[Records from a data collection]
Background: an optimization exercise with open tools, aiming at small area, a short achievable clock period and few clock cycles per item. Do not read the settings as production practice.
Only simulation tests tie the RTL to the original design; equivalence was not proved.
Power figures rest on the tool's default switching activity, not on a simulated workload.

===== design.v =====
package conv_pkg;
    typedef logic [4:0]                         col_addr_t;     
    typedef logic [4:0]                         band_t;
    typedef logic [4:0]                         kernel_t;
    typedef logic [8:0]                         param_addr_t;   
    typedef logic [5-1:0]                 pix_col_t;
    typedef logic signed [8-1:0]    weight_t;
    typedef logic signed [8-1:0]    bias_t;
    typedef logic signed [16-1:0]  sum_t;
    typedef logic [16-1:0]         act_t;          
    typedef enum logic [1:0] {
        SEQ_IDLE,
        SEQ_LOAD,       
        SEQ_SWEEP       
    } seq_state_t;
endpackage
module conv_decode (
    input  logic        sclk,
    input  logic        s_rst_n,
    input  logic        cal_start,
    output logic        busy,
    output logic [4:0]  col,         
    output logic [2:0]  band,
    output logic        kern,
    output logic [3:0]  paddr,       
    output logic [4:0]  pwr,         
    output logic        tag_vld      
);
    logic        act;            
    logic        act_d;
    logic        kern_d;
    logic        start;
    logic        last_col;
    logic        t0, t1;
    logic [2:0]  psi, psi_d;
    assign start    = cal_start & ~busy;
    assign last_col = (col == 5'(28 - 1));
    assign t0       = act & (col >= 5'(5 - 1));
    assign psi_d    = (psi == 3'd0) ? 3'd4 : psi - 3'd1;
    always_comb begin
        act_d  = act;
        kern_d = kern;
        if (start) begin
            act_d = 1'b1;
        end else if (act && last_col && band == 3'(8 - 1)) begin
            kern_d = ~kern;
            if (kern)
                act_d = 1'b0;
        end
    end
    always_ff @(posedge sclk or negedge s_rst_n) begin
        if (!s_rst_n) begin
            act   <= 1'b0;
            col   <= '0;
            band  <= '0;
            kern  <= 1'b0;
            psi   <= '0;
            paddr <= '0;
        end else begin
            act   <= act_d;
            kern  <= kern_d;
            psi   <= psi_d;
            paddr <= (kern_d ? 4'd5 : 4'd0) + 4'(psi_d);
            if (start) begin
                col <= 5'd1;
            end else if (act) begin
                if (last_col) begin
                    col  <= '0;
                    band <= band + 3'd1;     
                end else begin
                    col <= col + 5'd1;
                end
            end
        end
    end
    always_ff @(posedge sclk) begin
        for (int q = 0; q < 5; q++)
            pwr[q] <= (psi == 3'(5 - 1 - q));
    end
    always_ff @(posedge sclk or negedge s_rst_n) begin
        if (!s_rst_n) begin
            t1      <= 1'b0;
            tag_vld <= 1'b0;
            busy    <= 1'b0;
        end else begin
            t1      <= t0;
            tag_vld <= t1;
            busy    <= act_d | t0 | t1 | tag_vld;
        end
    end
endmodule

◆ Exercise requirements ◆
Set down the preceding data verbatim. Every line belongs in the copy.

◆ Solution to this exercise ◆
Background: an optimization exercise with open tools, aiming at small area, a short achievable clock period and few clock cycles per item. Do not read the settings as production practice.
Only simulation tests tie the RTL to the original design; equivalence was not proved.
Power figures rest on the tool's default switching activity, not on a simulated workload.

===== design.v =====
package conv_pkg;
    typedef logic [4:0]                         col_addr_t;     
    typedef logic [4:0]                         band_t;
    typedef logic [4:0]                         kernel_t;
    typedef logic [8:0]                         param_addr_t;   
    typedef logic [5-1:0]                 pix_col_t;
    typedef logic signed [8-1:0]    weight_t;
    typedef logic signed [8-1:0]    bias_t;
    typedef logic signed [16-1:0]  sum_t;
    typedef logic [16-1:0]         act_t;          
    typedef enum logic [1:0] {
        SEQ_IDLE,
        SEQ_LOAD,       
        SEQ_SWEEP       
    } seq_state_t;
endpackage
module conv_decode (
    input  logic        sclk,
    input  logic        s_rst_n,
    input  logic        cal_start,
    output logic        busy,
    output logic [4:0]  col,         
    output logic [2:0]  band,
    output logic        kern,
    output logic [3:0]  paddr,       
    output logic [4:0]  pwr,         
    output logic        tag_vld      
);
    logic        act;            
    logic        act_d;
    logic        kern_d;
    logic        start;
    logic        last_col;
    logic        t0, t1;
    logic [2:0]  psi, psi_d;
    assign start    = cal_start & ~busy;
    assign last_col = (col == 5'(28 - 1));
    assign t0       = act & (col >= 5'(5 - 1));
    assign psi_d    = (psi == 3'd0) ? 3'd4 : psi - 3'd1;
    always_comb begin
        act_d  = act;
        kern_d = kern;
        if (start) begin
            act_d = 1'b1;
        end else if (act && last_col && band == 3'(8 - 1)) begin
            kern_d = ~kern;
            if (kern)
                act_d = 1'b0;
        end
    end
    always_ff @(posedge sclk or negedge s_rst_n) begin
        if (!s_rst_n) begin
            act   <= 1'b0;
            col   <= '0;
            band  <= '0;
            kern  <= 1'b0;
            psi   <= '0;
            paddr <= '0;
        end else begin
            act   <= act_d;
            kern  <= kern_d;
            psi   <= psi_d;
            paddr <= (kern_d ? 4'd5 : 4'd0) + 4'(psi_d);
            if (start) begin
                col <= 5'd1;
            end else if (act) begin
                if (last_col) begin
                    col  <= '0;
                    band <= band + 3'd1;     
                end else begin
                    col <= col + 5'd1;
                end
            end
        end
    end
    always_ff @(posedge sclk) begin
        for (int q = 0; q < 5; q++)
            pwr[q] <= (psi == 3'(5 - 1 - q));
    end
    always_ff @(posedge sclk or negedge s_rst_n) begin
        if (!s_rst_n) begin
            t1      <= 1'b0;
            tag_vld <= 1'b0;
            busy    <= 1'b0;
        end else begin
            t1      <= t0;
            tag_vld <= t1;
            busy    <= act_d | t0 | t1 | tag_vld;
        end
    end
endmodule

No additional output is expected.